La colonne du diable : 1

Publié le 30 décembre 2008 par Porky

(Conte Pragois)

Autrefois, habitait dans les faubourgs de Prague un pauvre homme qui arrivait tout juste à se nourrir. Lorsque l’hiver arriva, il fut si rigoureux que cet homme n’avait même plus de quoi se chauffer. Il partit donc en forêt ramasser un peu de bois.

Tout en travaillant, il songeait avec désespoir à son retour. Certes, le foyer serait chauffé mais il n’avait plus d’argent pour acheter ne serait-ce qu’un morceau de pain. Et de plus, sa femme attendait un enfant.

Il ramassait son bois, en proie à ces tristes pensées, lorsqu’il entendit une voix derrière lui. Il se retourna et vit un homme, bien habillé, et qui tenait un fusil à la main. Le pauvre homme eut d’abord très peur, puis il se rendit vite compte que le nouveau venu n’avait aucune mauvaise idée derrière la tête, et même, avait une physionomie suffisamment avenante pour qu’on pût engager la conversation avec lui. Ce que fit notre homme qui conta à l’inconnu ses déboires.

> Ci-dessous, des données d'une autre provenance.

`src/rtl/bcd_countdown_timer.sv`:
```
// mm:ss:cc BCD countdown timer advanced by a 10 ms tick; raises a one-cycle
// done pulse and a sticky expired flag on reaching 00:00:00.
module bcd_countdown_timer (
  input  logic       clk_i,
  input  logic       rst_i,
  input  logic       tick_i,
  input  logic       load_i,
  input  logic       start_i,
  input  logic       pause_i,
  input  logic [3:0] set_min1_i,
  input  logic [3:0] set_min0_i,
  input  logic [3:0] set_sec1_i,
  input  logic [3:0] set_sec0_i,
  output logic [3:0] min1_o,
  output logic [3:0] min0_o,
  output logic [3:0] sec1_o,
  output logic [3:0] sec0_o,
  output logic [3:0] cs1_o,
  output logic [3:0] cs0_o,
  output logic       running_o,
  output logic       done_o,
  output logic       expired_o
);

  typedef enum logic [1:0] {
    S_IDLE    = 2'd0,
    S_RUN     = 2'd1,
    S_PAUSED  = 2'd2,
    S_EXPIRED = 2'd3
  } state_e;

  state_e     state_q;
  logic [3:0] min1_q, min0_q, sec1_q, sec0_q, cs1_q, cs0_q;
  logic [3:0] min1_d, min0_d, sec1_d, sec0_d, cs1_d, cs0_d;
  logic       b_cs0, b_cs1, b_sec0, b_sec1, b_min0;
  logic       running_q, done_q, expired_q;
  logic       dec_zero, cur_nonzero;

  function automatic logic [3:0] clamp(input logic [3:0] v, input logic [3:0] lim);
    return (v > lim) ? lim : v;
  endfunction

  // Ripple-borrow decrement of the whole value by one centisecond.
  always_comb begin
    b_cs0  = (cs0_q == 4'd0);
    cs0_d  = b_cs0 ? 4'd9 : cs0_q - 4'd1;
    b_cs1  = b_cs0 && (cs1_q == 4'd0);
    cs1_d  = b_cs0 ? ((cs1_q == 4'd0) ? 4'd9 : cs1_q - 4'd1) : cs1_q;
    b_sec0 = b_cs1 && (sec0_q == 4'd0);
    sec0_d = b_cs1 ? ((sec0_q == 4'd0) ? 4'd9 : sec0_q - 4'd1) : sec0_q;
    b_sec1 = b_sec0 && (sec1_q == 4'd0);
    sec1_d = b_sec0 ? ((sec1_q == 4'd0) ? 4'd5 : sec1_q - 4'd1) : sec1_q;
    b_min0 = b_sec1 && (min0_q == 4'd0);
    min0_d = b_sec1 ? ((min0_q == 4'd0) ? 4'd9 : min0_q - 4'd1) : min0_q;
    min1_d = b_min0 ? ((min1_q == 4'd0) ? 4'd5 : min1_q - 4'd1) : min1_q;
  end

  assign dec_zero    = ({min1_d, min0_d, sec1_d, sec0_d, cs1_d, cs0_d} == 24'd0);
  assign cur_nonzero = ({min1_q, min0_q, sec1_q, sec0_q, cs1_q, cs0_q} != 24'd0);

  always_ff @(posedge clk_i) begin
    if (rst_i) begin
      state_q   <= S_IDLE;
      min1_q    <= 4'd0;
      min0_q    <= 4'd0;
      sec1_q    <= 4'd0;
      sec0_q    <= 4'd0;
      cs1_q     <= 4'd0;
      cs0_q     <= 4'd0;
      running_q <= 1'b0;
      done_q    <= 1'b0;
      expired_q <= 1'b0;
    end else begin
      done_q <= 1'b0;
      if (load_i) begin
        state_q   <= S_IDLE;
        min1_q    <= clamp(set_min1_i, 4'd5);
        min0_q    <= clamp(set_min0_i, 4'd9);
        sec1_q    <= clamp(set_sec1_i, 4'd5);
        sec0_q    <= clamp(set_sec0_i, 4'd9);
        cs1_q     <= 4'd0;
        cs0_q     <= 4'd0;
        running_q <= 1'b0;
        expired_q <= 1'b0;
      end else begin
        case (state_q)
          S_IDLE: begin
            if (!pause_i && start_i && cur_nonzero) begin
              state_q   <= S_RUN;
              running_q <= 1'b1;
            end
          end
          S_RUN: begin
            if (pause_i) begin
              state_q   <= S_PAUSED;
              running_q <= 1'b0;
            end else if (tick_i) begin
              min1_q <= min1_d;
              min0_q <= min0_d;
              sec1_q <= sec1_d;
              sec0_q <= sec0_d;
              cs1_q  <= cs1_d;
              cs0_q  <= cs0_d;
              if (dec_zero) begin
                state_q   <= S_EXPIRED;
                running_q <= 1'b0;
                done_q    <= 1'b1;
                expired_q <= 1'b1;
              end
            end
          end
          S_PAUSED: begin
            if (!pause_i && start_i) begin
              state_q   <= S_RUN;
              running_q <= 1'b1;
            end
          end
          default: ;
        endcase
      end
    end
  end

  assign min1_o    = min1_q;
  assign min0_o    = min0_q;
  assign sec1_o    = sec1_q;
  assign sec0_o    = sec0_q;
  assign cs1_o     = cs1_q;
  assign cs0_o     = cs0_q;
  assign running_o = running_q;
  assign done_o    = done_q;
  assign expired_o = expired_q;

endmodule
```
`config.mk`:
```
export PLATFORM = sky130hd
export DESIGN_NAME = bcd_countdown_timer
export DESIGN_NICKNAME = d
export VERILOG_FILES = /design/src/rtl/bcd_countdown_timer.sv
export SDC_FILE = /design/constraint.sdc
export NUM_CORES = 1
export LEC_CHECK = 0
export CAP_MARGIN = 10
export CORE_ASPECT_RATIO = 1.4
export CORE_UTILIZATION = 35
export DETAILED_ROUTE_END_ITERATION = 6
export HOLD_SLACK_MARGIN = 0.03
export SYNTH_ARGS = -nofsm -noshare
export SYNTH_HDL_FRONTEND = slang
export SYNTH_SLANG_ARGS = --single-unit
```
`constraint.sdc`:
```
create_clock -name clk_i -period 1.9 [get_ports clk_i]
set_input_delay 0.38 -clock clk_i [delete_from_list [all_inputs] [get_ports clk_i]]
set_output_delay 0.38 -clock clk_i [all_outputs]
set_load 0.02 [all_outputs]
```
==> impl_results.rst, run 1 <==
.. list-table::
   :header-rows: 1

   * - Metric
     - Value
   * - H-Tree Depth
     - 2
   * - Antenna diodes
     - 0
   * - Layout Area Growth over Synthesis
     - 64.3%
   * - Required time of the critical path
     - 2.09 ns
   * - Layout fillers
     - 453
   * - Number of buffers between clock root and the deepest sink
     - 2
   * - Routed via count
     - 1833
   * - Startpoint types
     - register
   * - Fraction of registers with async set or reset after synthesis
     - 0%
   * - Type of the worst min-delay path
     - register to register
   * - Floorplan Core Area
     - 4610 µm²
   * - Type of element capturing the critical path
     - register
   * - Clock tree skew after final layout
     - 0.00481 ns
   * - Final Hold Viols
     - 0
   * - Clock-pin slew on the worst setup and hold paths
     - 0.06 ns
   * - Crit Path Class
     - register to register
   * - Total routing usage reported by global routing
     - 20.2%
   * - Largest net degree at the start of global routing
     - 16
   * - Weighted congestion at the end of routability-driven global placement
     - 0.800
   * - Clock tree from TritonCTS
     - yes
   * - Critical path arrival
     - 2.07 ns
   * - Routed wire length per instance
     - 12.8 µm
   * - Result of the run
     - finished clean
   * - TritonCTS sink count
     - 29
   * - Antenna Nets Post-Route
     - 0
   * - Final standard cell area without fillers
     - 2800 µm²
   * - Boundary Pins
     - 49
   * - Row count
     - 29
   * - Post-layout nets
     - 325
   * - Achievable clock frequency
     - 532 MHz
   * - Post-detailed-route via-to-cell ratio
     - 5.05
   * - Number of synthesized register bits
     - 29
   * - Slew HR
     - 62.7%
   * - Clock tree root driver cell
     - sky130_fd_sc_hd__clkbuf_8
   * - Port-buffer cells
     - 48
   * - Count of pins over their slew limit
     - 0
   * - Power per standard cell area
     - 545 nW/µm²
   * - Period utilization
     - 98.9%
   * - First-pass detailed-route iteration total
     - 4
   * - Total congestion overflow
     - 0
   * - Final min period
     - 1.88 ns
   * - Slew at the pin with the worst max-slew slack
     - 0.545 ns
   * - Post-synth net total
     - 226
   * - Slowest library cell on the worst path
     - sky130_fd_sc_hd__or4_4
   * - Primary flip-flop cell chosen by synthesis mapping
     - sky130_fd_sc_hd__dfxtp_1
   * - Number of warnings issued by yosys
     - 0
   * - Post-Route WL
     - 4630 µm
   * - Number of synthesized flops with an enable pin
     - 0
   * - Number of instances in the synthesized netlist
     - 201
   * - Die extent in y
     - 84.6 µm
   * - Post-synthesis cell type count
     - 53
   * - Maximum fanout along the worst path
     - 5
   * - Initial antenna violation count
     - 0
   * - Sequence of cells on the critical path
     - or4_4, nor4_4, buf_4, nand4_1, xor2_1, a221oi_1
   * - Global-route wire length before repair
     - 7890 µm
   * - DIE AREA
     - 5160 µm²
   * - Part of the Yosys area used for sequential elements
     - 34.1%
   * - Placed wire-length estimate
     - 3670 µm
   * - IR Drop Worst-Case VDD
     - 0.341 mV
   * - Post-route core utilization
     - 60.8%
   * - Detailed Route Iter0 Violations
     - 51
   * - Cell area after technology mapping
     - 1700 µm²
   * - Delay of the slowest cell on the worst path
     - 0.56 ns
   * - Leakage power
     - 0.00111 µW
   * - Setup-violating endpoint count in the final report
     - 0
   * - Share of post-route cells with drive strength above 1
     - 28.2%
   * - Number of hold buffers added after CTS
     - 0
   * - Minimum hold slack
     - 0.461 ns
   * - Die extent in x
     - 61.0 µm
   * - Maximum Capacitance Violations
     - 0
   * - Number of global-route vias before repair
     - 1766
   * - Count of unresolved DRC violations after routing
     - 0
   * - Dpl cell area
     - 2600 µm²
   * - Unrepaired setup endpoints after global routing
     - true
   * - Starting density of the core
     - 37.0%
   * - Insertion delay to the later sink of the worst-skew pair
     - 0.28 ns
   * - Setup Total Neg Slack
     - 0 ns
   * - Synth Area per Inst
     - 8.48 µm²
   * - Worst setup timing slack at the placement stage
     - -0.339 ns
   * - Worst setup slack after layout
     - 0.0201 ns
   * - CTS buffer count
     - 5
## cell type report
cell class,count,area (µm²),share of cell area [%]
clock buffer,8,80.1,2.86
inverter,7,26.3,0.938
multi-input combinational,157,1150,40.9
sequential,29,593,21.2
tap,62,77.6,2.77
timing repair buffer,100,877,31.3
## repair_timing
| item | 4_1_cts | 5_1_grt |
|---|---|---|
| gates cloned | 0 | 0 |
| hold endpoints to repair | 0 | 0 |
| endpoints found under the setup margin | 7 | 15 |
| pin swaps | 1 | 9 |
| resized for setup | 2 | 13 |
| buffers inserted | 0 | 5 |
## cell usage after synthesis (all sizes together) (2+ instances only)
library cell	number	area share (%)
a211oi	2	1.2
a21oi	10	2.9
a221oi	2	1.0
a311oi	3	1.5
buf	3	0.81
clkbuf	5	1.1
dfxtp	29	34
ha	3	2.2
inv	7	1.5
mux2i	7	4.1
nand2	17	3.7
nand2b	2	0.73
nand3	5	2.2
nand3b	5	2.4
nand4	4	1.5
nor2	29	6.4
nor3	11	3.9
nor4	7	5.9
o21ai	9	2.6
o22a	3	1.5
o2bb2ai	2	1.0
o31a	2	1.0
o31ai	2	0.88
or2	3	1.1
or3	5	1.8
or4	2	1.1
xnor2	3	1.5
xor2	5	2.6
## cells by family (layout without fill, tap and decap cells)
logic type	count (synthesis)	after routing	share of synthesized area [%]
flops	29	29	34.1
mux	7	7	4.11
simple gates	93	93	32.6
compound gates	46	46	19.5
buf+inv	15	115	3.45
fa+ha+maj	3	3	2.20
xor+xnor	8	8	4.11
## layout by cell type, fill, tap and decap left out, types with 2 or more instances in the layout
master,n
sky130_fd_sc_hd__a21oi_1,10
sky130_fd_sc_hd__a311oi_1,3
sky130_fd_sc_hd__buf_4,51
sky130_fd_sc_hd__clkbuf_1,3
sky130_fd_sc_hd__clkbuf_8,5
sky130_fd_sc_hd__clkdlybuf4s50_1,47
sky130_fd_sc_hd__dfxtp_1,23
sky130_fd_sc_hd__dfxtp_2,4
sky130_fd_sc_hd__dfxtp_4,2
sky130_fd_sc_hd__ha_1,2
sky130_fd_sc_hd__inv_1,6
sky130_fd_sc_hd__mux2i_1,7
sky130_fd_sc_hd__nand2_1,16
sky130_fd_sc_hd__nand2b_1,2
sky130_fd_sc_hd__nand3_1,3
sky130_fd_sc_hd__nand3b_1,4
sky130_fd_sc_hd__nand4_1,4
sky130_fd_sc_hd__nor2_1,29
sky130_fd_sc_hd__nor3_1,9
sky130_fd_sc_hd__nor4_4,5
sky130_fd_sc_hd__o21ai_0,6
sky130_fd_sc_hd__o21ai_1,3
sky130_fd_sc_hd__o22a_1,3
sky130_fd_sc_hd__o2bb2ai_1,2
sky130_fd_sc_hd__o31a_1,2
sky130_fd_sc_hd__or2_1,2
sky130_fd_sc_hd__or3_1,4
sky130_fd_sc_hd__xnor2_1,3
sky130_fd_sc_hd__xor2_1,5
## path summary, 6_finish.rpt
path	from	to	slack, ns	cells after the start
max	cs0_o[2]	min0_o[0]	0.02	6
max reg2reg	cs0_o[2]	min0_o[0]	0.02	6
min reg2reg	expired_o	expired_o	0.46	1
min	expired_o	expired_o	0.46	1
## power breakdown
group	switching, µW	internal, µW
clock	228	260
sequential	19.6	628
combinational	188	203
## sequential cells by signal (all words and copies together) (netlist names)
register / count
cs0_o: 4
cs1_o: 4
min0_o: 4
min1_o: 4
sec0_o: 4
sec1_o: 4
state_q: 2
done_o: 1
expired_o: 1
running_o: 1
## stage by stage
step                      total power, µW  instances
after detailed placement             1030        350
after global routing                 1600        363
after CTS                            1530        358
final                                1530        363
after floorplan                       848        201
after global placement               1030        350
## layer usage
metal	vias up	global-route usage [%]	part of all wire, %	wire length [µm]
met2	34	34.5	52	2430
met3	5	4.16	2.8	131
met1	848	24.4	43	2000
met5	-	0	0	0
li1	946	-	-	-
met4	0	6.82	1.5	71
## critical path, delay by kind of cell, from the launching register on
kind                   cells  cell delay [ns]
XOR/XNOR                   1             0.16
buffers and inverters      1             0.18
AO/OA/AOI/OAI              1             0.26
flip-flops                 1             0.32
AND/OR/NAND/NOR            3             0.85
Power figures use the tool's default switching activity.
==> inputs of run 2 (changes only) <==
- CELL_PAD_IN_SITES_DETAIL_PLACEMENT: not set -> 0
- CELL_PAD_IN_SITES_GLOBAL_PLACEMENT: not set -> 1
- CORE_UTILIZATION: 35 -> 31
- PLACE_DENSITY_LB_ADDON: not set -> 0.1
==> run 2 against run 1 <==
  * The run now ends with negative setup slack left
  * Utilization shrank 6.5 points
  * Clock power rose by 2%
  * Total power is 1.7% higher
  * Critical path type unchanged
  * Critical endpoint is now min1_o[0]
  * Largest cell class unchanged
==> impl_results.rst, run 2 (synthesized netlist as in run 1, its figures left out) <==
.. list-table::
   :header-rows: 1

   * - Metric
     - Value
   * - Type of element capturing the critical path
     - register
   * - Final min period
     - 1.95 ns (+0.0675 ns)
   * - TritonCTS sink count
     - 29 (unchanged)
   * - Die extent in x
     - 64.7 µm (+6.0%)
   * - DIE AREA
     - 5800 µm² (+13%)
   * - Count of unresolved DRC violations after routing
     - 0 (unchanged)
   * - Cells on worst reg2reg path
     - 8 (+2)
   * - Weighted congestion at the end of routability-driven global placement
     - 0.797 (-0.41%)
   * - Leakage power
     - 0.00112 µW (+1.0%)
   * - Count of pins over their slew limit
     - 0 (unchanged)
   * - Slew HR
     - 52.2% (-11 points)
   * - Placed wire-length estimate
     - 3720 µm (+1.4%)
   * - Most common library cell in the layout ignoring fill and taps
     - sky130_fd_sc_hd__buf_4
   * - IR Drop Worst-Case VDD
     - 0.258 mV (-24%)
   * - Worst setup slack after layout
     - -0.0474 ns (-0.0675 ns)
   * - Unrepaired setup endpoints after global routing
     - true
   * - Violated checks
     - negative setup slack
   * - Final Hold Viols
     - 0 (unchanged)
   * - Routed wire length per instance
     - 13.3 µm (+4.2%)
   * - Reg2Reg Launch Point
     - cs1_o[3]
   * - Number of buffers between clock root and the deepest sink
     - 2 (unchanged)
   * - Setup-violating endpoint count in the final report
     - 4 (+4)
   * - Antenna Nets Post-Route
     - 0 (unchanged)
   * - Post-Route WL
     - 4890 µm (+5.6%)
   * - Multi-input gate area
     - 1170 µm² (+2.5%)
   * - Global-route wire length before repair
     - 8040 µm (+1.8%)
   * - Row count
     - 31 (+6.9%)
   * - Boundary Pins
     - 49 (unchanged)
   * - Commonest cells after routing, fill and taps aside
     - 51 x sky130_fd_sc_hd__buf_4, 48 x sky130_fd_sc_hd__clkdlybuf4s50_1, 26 x sky130_fd_sc_hd__nor2_1
   * - Reg area
     - 593 µm² (unchanged)
   * - Share of post-route cells with drive strength above 1
     - 31.5% (+3.2 points)
   * - Delay of the slowest cell on the worst path
     - 0.36 ns (-0.20 ns)
   * - Setup slack on the worst flop-to-flop path
     - -0.05 ns (-0.07 ns)
   * - Top cell family by delay on the critical path
     - simple AND/OR/NAND/NOR gates
   * - Initial antenna violation count
     - 0 (unchanged)
   * - Total congestion overflow
     - 0 (unchanged)
   * - Layout Area Growth over Synthesis
     - 66.8%
   * - Sequence of cells on the critical path
     - nor4_4, buf_4, nand3_4, or3_4, buf_6, nor3_4, xnor2_2, a211oi_2
   * - Starting density of the core
     - 32.5% (-4.4 points)
   * - Post-detailed-route via-to-cell ratio
     - 4.99 (-1.2%)
   * - Clock tree skew after final layout
     - 0.00396 ns (-0.000847 ns)
   * - WP buf/inv
     - 2 (+1)
   * - Antenna diodes
     - 0 (unchanged)
   * - Number of hold buffers added after CTS
     - 0 (unchanged)
   * - Largest net degree at the start of global routing
     - 16 (unchanged)
   * - Clock tree from TritonCTS
     - yes
   * - Port-buffer cells
     - 48 (unchanged)
   * - Total routing usage reported by global routing
     - 17.7% (-2.5 points)
   * - Routed via count
     - 1836 (+0.16%)
   * - Clock tree root driver cell
     - sky130_fd_sc_hd__clkbuf_8
   * - Layout fillers
     - 519 (+15%)
   * - Critical path arrival
     - 2.08 ns (about the same)
   * - # placed instances
     - 353 (+0.86%)
   * - Post-layout nets
     - 326 (+0.31%)
   * - Die extent in y
     - 89.7 µm (+6.1%)
   * - First-pass detailed-route iteration total
     - 4 (unchanged)
   * - Number of global-route vias before repair
     - 1705 (-3.5%)
   * - Power per standard cell area
     - 546 nW/µm² (+0.17%)
   * - Slew at the pin with the worst max-slew slack
     - 0.699 ns (+0.154 ns)
   * - Achievable clock frequency
     - 514 MHz (-3.5%)
   * - Minimum hold slack
     - 0.472 ns (+0.0103 ns)
   * - Maximum Capacitance Violations
     - 0 (unchanged)
   * - Result of the run
     - complete, but fails checks
   * - Startpoint types
     - register
   * - Maximum fanout along the worst path
     - 4 (-1)
   * - Clock-pin slew on the worst setup and hold paths
     - 0.06 ns (about the same)
   * - Required time of the critical path
     - 2.03 ns (-0.06 ns)
   * - Critical path destination
     - min1_o[0]
   * - Post-Layout Cell Count
     - 368 (+1.4%)
   * - Floorplan Core Area
     - 5240 µm² (+14%)
   * - Type of the worst min-delay path
     - register to register
   * - Slowest library cell on the worst path
     - sky130_fd_sc_hd__or3_4
   * - Launching instance or port of the critical path
     - cs1_o[3]
   * - CTS buffer count
     - 5 (unchanged)
   * - Period utilization
     - 102% (+3.6 points)
   * - Detailed Route Iter0 Violations
     - 78 (+53%)
   * - Crit Path Class
     - register to register
   * - Critical path depth in cells
     - 8 (+2)
   * - FF-to-FF End
     - min1_o[0]
   * - Insertion delay to the later sink of the worst-skew pair
     - 0.28 ns (about the same)
   * - H-Tree Depth
     - 2 (unchanged)
[run 2: power breakdown]
part           total (µW)  switching (µW)  internal, µW
Sequential            648            19.4           628
Combinational         407             192           215
Clock                 497             237           260
[run 2: stage by stage]
step / cell area (µm²) / power [µW] / setup TNS, ns / utilization [%] / worst slack (ns)
finish: 2840 / 1550 / -0.0711 / 54.3 / -0.0474
global route: 2840 / 1630 / -0.996 / 54.3 / -0.151
CTS: 2720 / 1540 / -0.131 / 51.9 / -0.0531
detailed placement: 2600 / 1030 / -5.16 / 49.6 / -0.348
global placement: 2600 / 1030 / -4.64 / 49.6 / -0.314
floorplan: 1730 / 848 / -0.317 / - / -0.156
[run 2: worst min path at each step]
stage                            to  startpoint  slack [ns]  cells past startpoint
after floorplan           sec1_o[2]       rst_i        0.46                      1
after global routing      expired_o   expired_o        0.50                      1
final                     expired_o   expired_o        0.47                      1
after CTS                 expired_o   expired_o        0.48                      1
after global placement    expired_o   expired_o        0.46                      1
after detailed placement  expired_o   expired_o        0.46                      1
[run 2: cell type report]
cell class	count	area share, %
Inverter	7	0.924
Clock buffer	8	2.82
Timing Repair Buffer	101	31.2
Sequential cell	29	20.9
Tap cell	66	2.90
Multi-Input combinational cell	157	41.3
[run 2: repair_timing]
action                                 4_1_cts  5_1_grt
resized for setup                            5       18
endpoints found under the hold margin        0        0
setup buffers                                2        5
setup endpoints to repair                    9       17
pin swaps                                    4       13
[run 2: routing by layer]
metal,track usage (%),vias to the layer above,part of all wire (%)
met3,4.06,5,3.1
li1,-,943,-
met4,6.30,0,1.0
met2,28.9,40,50
met1,22.3,848,46
met5,0,-,0
==> inputs of run 3 (changes only) <==
- CELL_PAD_IN_SITES_DETAIL_PLACEMENT: 0 -> not set
- CELL_PAD_IN_SITES_GLOBAL_PLACEMENT: 1 -> not set
- CORE_UTILIZATION: 31 -> 35
- DONT_BUFFER_PORTS: not set -> 1
- PLACE_DENSITY: not set -> 0.54
- PLACE_DENSITY_LB_ADDON: 0.1 -> not set
==> run 3 against run 2 <==
  * Critical endpoint is now sec1_o[2]
  * Sequential power grew 1%
  * The flow still finishes with violations (negative setup slack)
  * Global-route usage grew 1.9 points
  * Largest power group unchanged
  * Cell count shrank 15%
  * Total power shrank 5.8%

Ce dernier resta un moment silencieux, puis il tendit la main vers son interlocuteur : « Je peux t’aider, dit-il. Tu deviendras riche et même plus riche que tu ne peux l’imaginer. » Et comme on le regardait d’un air soudain méfiant, il ajouta : « Tu ne me crois pas ? Tu as tort. Rentre chez toi, et tu verras que ton sort commencera à s’améliorer. Je ne te demande qu’une chose en retour : tu me donneras ce que ta femme tiendra dans ses mains lorsque tu pénétreras chez toi. » Puis il sortit de sa poche un parchemin et le tendit au pauvre homme, qui le signa de son sang sans hésiter.

L’inconnu tourna les talons et s’éloigna dans la forêt. L’homme posa sur ses épaules son fagot de bois et se hâta de revenir vers sa maison. Il regrettait presque d’avoir signé ce parchemin. Mais l’inconnu avait si bonne mine que ce pouvait être quelqu’un de maléfique, au contraire. Certainement, il avait eu affaire à un sorcier bienfaisant. L’idée qu’il avait pu croiser le diable en personne et signer un pacte avec lui ne lui effleura même pas l’esprit.

Quand il ouvrit la porte, il eut un mouvement de recul, puis se figea, pétrifié d’épouvante : sa femme, assise sur une chaise, le regardait en souriant. Dans ses bras, elle tenait leur enfant nouveau-né.